**Exercise requirements:**
When the line with "[31:0] r_w0_data, r_w1_data;" appears below, start repeating lines exactly, and keep going through the line with "start point ............................. register"; add nothing outside that span.

[Start of Attachment]

==> config.mk <==
export PLATFORM = sky130hd
export DESIGN_NAME = axis_eth_rx_mac_filter_flat
export DESIGN_NICKNAME = d
export VERILOG_FILES = /design/src/rtl/axis_eth_rx_mac_filter_if.sv /design/src/rtl/axis_eth_rx_mac_filter.sv /design/src/flat_wrapper.sv
export SDC_FILE = /design/constraint.sdc
export NUM_CORES = 1
export LEC_CHECK = 0
export ABC_AREA = 1
export BUFFER_PORTS_ARGS = -buffer_cell sky130_fd_sc_hd__buf_4
export CORE_MARGIN = 3
export CORE_UTILIZATION = 35
export DETAILED_ROUTE_END_ITERATION = 10
export PLACE_DENSITY_LB_ADDON = 0.1
export SLEW_MARGIN = 25
export SYNTH_ARGS = -nofsm -noshare
export SYNTH_HDL_FRONTEND = slang
export SYNTH_SLANG_ARGS = --single-unit
==> constraint.sdc <==
create_clock -name clk -period 7.7 [get_ports clk]
set_input_delay 0.385 -clock clk [delete_from_list [all_inputs] [get_ports clk]]
set_output_delay 0.385 -clock clk [all_outputs]
set_load 0.005 [all_outputs]
==> src/rtl/axis_eth_rx_mac_filter_if.sv <==
// AXI4-Stream bundle used on both sides of the RX MAC filter.
interface axis_eth_rx_mac_filter_if;
  logic        tvalid;
  logic        tready;
  logic [31:0] tdata;
  logic [3:0]  tkeep;
  logic        tlast;
  logic        tuser;

  modport master (output tvalid, tdata, tkeep, tlast, tuser, input tready);
  modport slave  (input tvalid, tdata, tkeep, tlast, tuser, output tready);
endinterface

==> src/rtl/axis_eth_rx_mac_filter.sv <==
// Destination-MAC filter: holds the first two words of a frame, decides
// accept/drop from the destination address, then replays or discards the frame.
module axis_eth_rx_mac_filter #(
  parameter int unsigned STATS_WIDTH = 32
) (
  input  logic                       clk,
  input  logic                       rst,
  input  logic [47:0]                our_mac,
  input  logic                       promisc,
  input  logic                       allow_mcast,
  input  logic                       count_clear,
  axis_eth_rx_mac_filter_if.slave    s,
  axis_eth_rx_mac_filter_if.master   m,
  output logic [STATS_WIDTH-1:0]     accept_count,
  output logic [STATS_WIDTH-1:0]     drop_count,
  output logic [STATS_WIDTH-1:0]     runt_count
);

  localparam logic [2:0] HDR0    = 3'd0;
  localparam logic [2:0] HDR1    = 3'd1;
  localparam logic [2:0] REPLAY0 = 3'd2;
  localparam logic [2:0] REPLAY1 = 3'd3;
  localparam logic [2:0] PASS    = 3'd4;
  localparam logic [2:0] DROP    = 3'd5;

  logic [2:0]             r_state;
  logic [31:0]            r_w0_data, r_w1_data;
  logic [3:0]             r_w0_keep, r_w1_keep;
  logic                   r_w0_user, r_w1_user, r_w1_last;
  logic [STATS_WIDTH-1:0] r_acc, r_drop, r_runt;

  logic        w_s_fire, w_m_fire, w_runt, w_accept;
  logic        w_inc_acc, w_inc_drop, w_inc_runt;
  logic [47:0] w_dst;

  assign w_s_fire = s.tvalid && s.tready;
  assign w_m_fire = m.tvalid && m.tready;

  // Word1 is still on the input bus at the decision cycle, so its bytes come live.
  assign w_dst = {r_w0_data[7:0], r_w0_data[15:8], r_w0_data[23:16], r_w0_data[31:24],
                  s.tdata[7:0], s.tdata[15:8]};
  assign w_runt   = s.tlast && (s.tkeep != 4'b1111);
  assign w_accept = promisc || (w_dst == our_mac) || (&w_dst) || (allow_mcast && w_dst[40]);

  assign w_inc_runt = w_s_fire && (((r_state == HDR0) && s.tlast) || ((r_state == HDR1) && w_runt));
  assign w_inc_acc  = w_s_fire && (r_state == HDR1) && !w_runt && w_accept;
  assign w_inc_drop = w_s_fire && (r_state == HDR1) && !w_runt && !w_accept;

  always_comb begin
    s.tready = 1'b0;
    m.tvalid = 1'b0;
    m.tdata  = r_w0_data;
    m.tkeep  = r_w0_keep;
    m.tlast  = 1'b0;
    m.tuser  = r_w0_user;
    if (!rst) begin
      case (r_state)
        HDR0, HDR1, DROP: s.tready = 1'b1;
        REPLAY0:          m.tvalid = 1'b1;
        REPLAY1: begin
          m.tvalid = 1'b1;
          m.tdata  = r_w1_data;
          m.tkeep  = r_w1_keep;
          m.tlast  = r_w1_last;
          m.tuser  = r_w1_user;
        end
        PASS: begin
          m.tvalid = s.tvalid;
          s.tready = m.tready;
          m.tdata  = s.tdata;
          m.tkeep  = s.tkeep;
          m.tlast  = s.tlast;
          m.tuser  = s.tuser;
        end
        default: ;
      endcase
    end
  end

  always_ff @(posedge clk) begin
    if (rst) begin
      r_state <= HDR0;
    end else begin
      case (r_state)
        HDR0:    if (w_s_fire && !s.tlast) r_state <= HDR1;
        HDR1: begin
          if (w_s_fire) begin
            if (w_runt)        r_state <= HDR0;
            else if (w_accept) r_state <= REPLAY0;
            else if (s.tlast)  r_state <= HDR0;
            else               r_state <= DROP;
          end
        end
        REPLAY0: if (w_m_fire) r_state <= REPLAY1;
        REPLAY1: if (w_m_fire) r_state <= r_w1_last ? HDR0 : PASS;
        PASS:    if (w_s_fire && s.tlast) r_state <= HDR0;
        DROP:    if (w_s_fire && s.tlast) r_state <= HDR0;
        default: r_state <= HDR0;
      endcase
    end
  end

  always_ff @(posedge clk) begin
    if (w_s_fire && (r_state == HDR0)) begin
      r_w0_data <= s.tdata;
      r_w0_keep <= s.tkeep;
      r_w0_user <= s.tuser;
    end
    if (w_s_fire && (r_state == HDR1)) begin
      r_w1_data <= s.tdata;
      r_w1_keep <= s.tkeep;
      r_w1_user <= s.tuser;
      r_w1_last <= s.tlast;
    end
  end

  function automatic logic [STATS_WIDTH-1:0] f_bump(input logic [STATS_WIDTH-1:0] c,
                                                   input logic inc);
    return (inc && !(&c)) ? c + STATS_WIDTH'(1) : c;
  endfunction

  always_ff @(posedge clk) begin
    if (rst || count_clear) begin
      r_acc  <= '0;
      r_drop <= '0;
      r_runt <= '0;
    end else begin
      r_acc  <= f_bump(r_acc, w_inc_acc);
      r_drop <= f_bump(r_drop, w_inc_drop);
      r_runt <= f_bump(r_runt, w_inc_runt);
    end
  end

  assign accept_count = r_acc;
  assign drop_count   = r_drop;
  assign runt_count   = r_runt;

endmodule

==> src/flat_wrapper.sv <==
// flat-port wrapper written by rule: the top's interface ports become plain ports
module axis_eth_rx_mac_filter_flat 
#(
  parameter int unsigned STATS_WIDTH = 32
)
  (clk, rst, our_mac, promisc, allow_mcast, count_clear, accept_count, drop_count, runt_count, s_tvalid, s_tdata, s_tkeep, s_tlast, s_tuser, s_tready, m_tvalid, m_tdata, m_tkeep, m_tlast, m_tuser, m_tready);
  axis_eth_rx_mac_filter_if s_i ();
  axis_eth_rx_mac_filter_if m_i ();
  input  logic clk;
  input  logic rst;
  input  logic [47:0] our_mac;
  input  logic promisc;
  input  logic allow_mcast;
  input  logic count_clear;
  output logic [STATS_WIDTH-1:0] accept_count;
  output logic [STATS_WIDTH-1:0] drop_count;
  output logic [STATS_WIDTH-1:0] runt_count;
  input wire logic [$bits(s_i.tvalid)-1:0] s_tvalid;
  input wire logic [$bits(s_i.tdata)-1:0] s_tdata;
  input wire logic [$bits(s_i.tkeep)-1:0] s_tkeep;
  input wire logic [$bits(s_i.tlast)-1:0] s_tlast;
  input wire logic [$bits(s_i.tuser)-1:0] s_tuser;
  output wire logic [$bits(s_i.tready)-1:0] s_tready;
  output wire logic [$bits(m_i.tvalid)-1:0] m_tvalid;
  output wire logic [$bits(m_i.tdata)-1:0] m_tdata;
  output wire logic [$bits(m_i.tkeep)-1:0] m_tkeep;
  output wire logic [$bits(m_i.tlast)-1:0] m_tlast;
  output wire logic [$bits(m_i.tuser)-1:0] m_tuser;
  input wire logic [$bits(m_i.tready)-1:0] m_tready;
  assign s_i.tvalid = s_tvalid;
  assign s_i.tdata = s_tdata;
  assign s_i.tkeep = s_tkeep;
  assign s_i.tlast = s_tlast;
  assign s_i.tuser = s_tuser;
  assign s_tready = s_i.tready;
  assign m_tvalid = m_i.tvalid;
  assign m_tdata = m_i.tdata;
  assign m_tkeep = m_i.tkeep;
  assign m_tlast = m_i.tlast;
  assign m_tuser = m_i.tuser;
  assign m_i.tready = m_tready;
  axis_eth_rx_mac_filter #(.STATS_WIDTH(STATS_WIDTH)) u_core (.clk(clk), .rst(rst), .our_mac(our_mac), .promisc(promisc), .allow_mcast(allow_mcast), .count_clear(count_clear), .s(s_i), .m(m_i), .accept_count(accept_count), .drop_count(drop_count), .runt_count(runt_count));
endmodule
---- Word-level counts from Yosys, hierarchy flattened ----
Index checks and enable logic that the tools add are counted.
W data, S select, Z words.
storage, ports and cells
  output and inout bits ................... 136
  bits in registers ....................... 174
  input port bits ......................... 93
cells by class
  reduce and logical (&&, ||, !) cells .... 37
  add/sub/neg operators ................... 3
  muxes and demuxes ....................... 22
  equal/unequal tests ..................... 12
operators by type and width
  kind                     count
  $add A32 B1 Y32 const B  3
  $reduce_and A32 Y1       3
  $pmux W32 S2             1
  $eq A48 B48 Y1           1
  $reduce_and A48 Y1       1
  $mux W32                 1
  $mux W3                  9
  $logic_and A1 B1 Y1      17
  $pmux W3 S5              1
  $ne A2 B1 Y1 const B     4
  $pmux W1 S2              4
  $pmux W4 S2              1
  $eq A3 B2 Y1 const B     2
  $eq A3 B3 Y1 const B     2
  $logic_not A1 Y1         6
  $logic_or A1 B1 Y1       5
  $reduce_and A5 Y1        1
  $mux W1                  4
  $mux W4                  1
  $ne A4 B4 Y1 const B     1
  $reduce_or A2 Y1         2
  $eq A3 B1 Y1 const B     1
  $logic_not A3 Y1         1
  $reduce_or A3 Y1         1
  $ne A2 B2 Y1 const B     1

---- Logic depth before layout (Yosys ltp) ----
  depth in word-level cells ............... 9
  mapped depth ............................ 14

---- Least setup slack after synthesis ----
Ideal clock, no wire load.
  path type ............................... input port to flip-flop
  start point ............................. input rst
  end point ............................... register u_core.r_w0_data[0], enable pin
  cell stages on the path ................. 6
  slack ................................... 3.751 ns
  arrival ................................. 3.471 ns
  library setup time ...................... 0.477 ns
  cell sequence ........................... buf_2 inv_2 nand3_1 inv_2 nand2_4 nor3_1
on the way
  word-level cells in the longest chain between the ends .. 3
RTL lines
  item                  RTL line                       text
  from (decl)           flat_wrapper.sv:10             input logic rst;
  $mux W1               axis_eth_rx_mac_filter.sv:56   if (!rst) begin
  named net s_tready    flat_wrapper.sv:23             output wire logic [$bits(s_i.tready)-1:0] s_tready;
  $logic_and A1 B1 Y1   axis_eth_rx_mac_filter.sv:36   assign w_s_fire = s.tvalid && s.tready;
  $logic_and A1 B1 Y1   axis_eth_rx_mac_filter.sv:104  if (w_s_fire && (r_state == HDR0)) begin
  to (signal assigned)  axis_eth_rx_mac_filter.sv:105  r_w0_data <= s.tdata;
  to (decl)             axis_eth_rx_mac_filter.sv:27   logic [31:0] r_w0_data, r_w1_data;
The timed path passes the listed nets, and every way through them passes these cells.
A chain may end at the register's enable or synchronous reset.

---- Final worst setup path ----
  start point ............................. register u_core.r_state[1]
  end point ............................... output m_tdata[18]
on the way
  word-level cells in the longest chain between the ends .. 3
  elaborated cells between the ends (all ways) .. 4
  classes of those cells .................. 2 x eq/ne; 2 x mux
RTL lines
  item                                                 RTL line                      text
  from (decl)                                          axis_eth_rx_mac_filter.sv:26  logic [2:0] r_state;
  from (signal assigned)                               axis_eth_rx_mac_filter.sv:95  REPLAY1: if (w_m_fire) r_state <= r_w1_last ? HDR0 : PASS;
  $eq A3 B3 Y1 / $eq A3 B2 Y1 (equally long branches)  axis_eth_rx_mac_filter.sv:57  case (r_state)
  $pmux W32 S2 *                                       axis_eth_rx_mac_filter.sv:57
  $mux W32 *                                           axis_eth_rx_mac_filter.sv:56
  to (decl)                                            flat_wrapper.sv:25            output wire logic [$bits(m_i.tdata)-1:0] m_tdata;
Every way passes the cells marked *; elsewhere a longest branch is shown, timed or not.

==> impl_metrics.tcl <==
set metrics [dict create \
    status "completed" \
    grt_max_degree 46 \
    finalSetupViolations 0 \
    cts_resized 0 \
    netlist_area_mm2 0.00993 \
    start_util_pct 35.6 \
    drc 0 \
    final_area_mm2 0.0126 \
    portBuffers 228 \
    cts_inserted_buffers 17 \
    cts_hold_buffers 0 \
    timing.critical_path.required_ns 7.32 \
    detailed_place_hpwl_um 22700 \
    cts_tree "yes" \
    rsz0062_at_grt "false" \
    cts_buffer_depth 2 \
    period_minus_slack_ns 3.23 \
    yosysMostFrequentCell "nand2_1" \
    yosysWarnings 0 \
    coreArea_mm2 0.0279 \
    nets 1610 \
    power_leakage_nw 4.74 \
    maxSlewViolCount 0 \
    finalCritPeriodShare_pct 41.9 \
    ff_latch_area_mm2 0.00423 \
    cts_setup_buffers 0 \
    max_slew.worst_pin.slew_ns 0.881 \
    gr-total-overflow 0 \
    multiInputGateArea_mm2 0.00502 \
    antenna_cells 0 \
    synthDistinctLibCells 42 \
    p_seq_share_pct 46.0 \
    cts_sinks 174 \
    gp_congestion 0.871 \
    yosysSeqAreaShare_pct 42.6 \
    fin_total_pwr_mw 2.21 \
    grt_pass1_vias 8894 \
    async_flop_share_pct 0 \
    wl_met2_um 14300 \
    dieArea_mm2 0.0304 \
    fin_util_pct 45.1 \
    antenna_found_initial 1 \
    avgSynthCellArea_um2 7.61 \
    synth_fp_nets 1400 \
    dr.pass1.iters 5 \
    hp-class "input port to register" \
    p_clk_share_pct 42.4 \
    vias_per_cell 4.94 \
    finalHoldViolCount 0 \
    grt_usage_pct 19.8 \
    critPathMaxFanout 23 \
    maxSlewHeadroom_pct 41.1 \
    die_w_um 174 \
    swShare_pct 24.8 \
    dr.max_layer_used "met5" \
    fmax_mhz 310 \
    place_area_mm2 0.0119 \
    p_sw_uw 550 \
    wirelength_um 30800 \
    vias 9408 \
    clk_pin_slew_ns 0.07 \
    ant_nets 0 \
    ys.flop_type "dfxtp_1" \
    ios 229 \
    end_kind "output port" \
    area_growth_pct 26.6 \
    ys_ff_latch 174 \
    p_per_area_mw_per_mm2 176 \
    combPwrFrac_pct 11.6 \
    fillers 2854 \
    synth_top_area_share_pct 22.7 \
    arrival_ns 2.85 \
    skew_ns 0.0163 \
    rows 61 \
    grt_pass1_wl_um 48700 \
    ys_top_cells_by_count "nand2_1 (397), nor2_1 (118), inv_1 (106), dfxtp_1 (99), a21oi_1 (91)" \
    die_h_um 174 \
    internal_power_mw 1.66 \
    met1_length_um 14400 \
    syn_inst 1304 \
    fin_tns_setup_ns 0 \
    cap_violations 0 \
    cp-start-kind "register" \
    drt_iter0_drc 612 \
    yosysTopAreaCell "edfxtp_1" \
    critPathKind "register to output port" \
    clock_latency_ns 0.42 \
    wl_met3_um 1740 \
    ctsHtreeMaxLevel 4 \
    synth_edf_count 75 \
    post_drt_wl_per_cell_um 16.1 \
    clock-root-buffer "clkbuf_16" \
    final_layout_size_suffix_gt1_share_pct 20.2 \
    vdd_ir_drop_max_mv 0.101 \
    fin_hold_ws_ns 0.155 \
    netlist_top_cells_area "edfxtp_1 (23%), dfxtp_1 (20%), nand2_1 (15%)" \
]
-- per-layer routing --
layer	global-route usage, %	vias to the layer above
met5	0	-
met4	4.76	2
met3	3.82	27
met2	31.7	251
met1	27.7	4387
li1	-	4741
-- worst paths after layout --
kind,from,end,slack [ns],cells past startpoint
max reg2reg,u_core.accept_count[0],u_core.accept_count[3],5.14,13
max,u_core.r_state[1],m_tdata[18],4.47,10
min,s_tdata[22],u_core.r_w1_data[22],0.16,1
min reg2reg,u_core.accept_count[31],u_core.accept_count[31],0.49,2
-- stage by stage --
stage / instances / setup slack (ns)
finish: 1905 / 4.47
global route: 1905 / 4.23
CTS: 1905 / 4.41
detailed placement: 1873 / 4.73
global placement: 1873 / 4.73
floorplan: 1304 / 3.75
-- area by class of cell --
cell class              count  area share [%]
multi-input cells         967            40.0
flip-flops and latches    174            33.7
well taps                 378            3.76
repair buffers            234            14.0
clock inverters            13            1.56
inverters                 120            3.58
clock buffers              19            3.44
-- worst max-delay path, cell delays in order, from the launching register on --
cell and delay [ns]:
dfxtp_1 0.35, inv_1 0.10, nor2_1 0.24, inv_2 0.08
nor2_2 0.10, inv_1 0.08, a21oi_4 0.46, inv_2 0.35
a221oi_1 0.40, a21oi_1 0.10, buf_4 0.16
-- power groups by stage --
stage	Combinational (mW)	Sequential, mW	Clock (mW)
finish	0.258	1.02	0.939
global route	0.286	1.02	1.01
CTS	0.261	1.02	0.965
detailed placement	0.261	1.04	0
global placement	0.261	1.04	0
floorplan	0.136	1.04	0
-- logic make-up (layout without fill, tap and decap cells) --
group	Yosys count	after routing	synth area share, %
simple gates	677	677	29.6
fa+ha+maj	3	3	0.378
xor+xnor	104	104	9.17
compound gates	183	183	11.2
flops	174	174	42.6
buf+inv	163	386	7.01
-- layout by cell type, fill, tap and decap left out, drive strengths merged --
cell type	n
buf	234
dfxtp	99
edfxtp	75
bufinv	4
nand3b	3
nand3	37
a32o	1
nor3	53
or2	1
o21a	4
nand2	401
nor3b	6
nor4	23
ha	3
clkbuf	19
nand4	25
clkinv	1
a31oi	3
nor2	128
o21bai	1
o21ai	38
clkinvlp	2
a22o	41
a21oi	92
xor2	47
inv	126
xnor2	57
a221oi	3
-- registers in the layout, summed over array words and instances (netlist names), 3 cells and up --
signal and count:
u_core.runt_count 32, u_core.drop_count 32, u_core.accept_count 32, u_core.r_w0_keep 4, u_core.r_state 3, u_core.r_w1_data 32
u_core.r_w0_data 32, u_core.r_w1_keep 4
No activity file was read; power rests on OpenSTA's default activity.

[End of Attachment]

**Your solution:**
  to (decl)             axis_eth_rx_mac_filter.sv:27   logic [31:0] r_w0_data, r_w1_data;
The timed path passes the listed nets, and every way through them passes these cells.
A chain may end at the register's enable or synchronous reset.

---- Final worst setup path ----
  start point ............................. register u_core.r_state[1]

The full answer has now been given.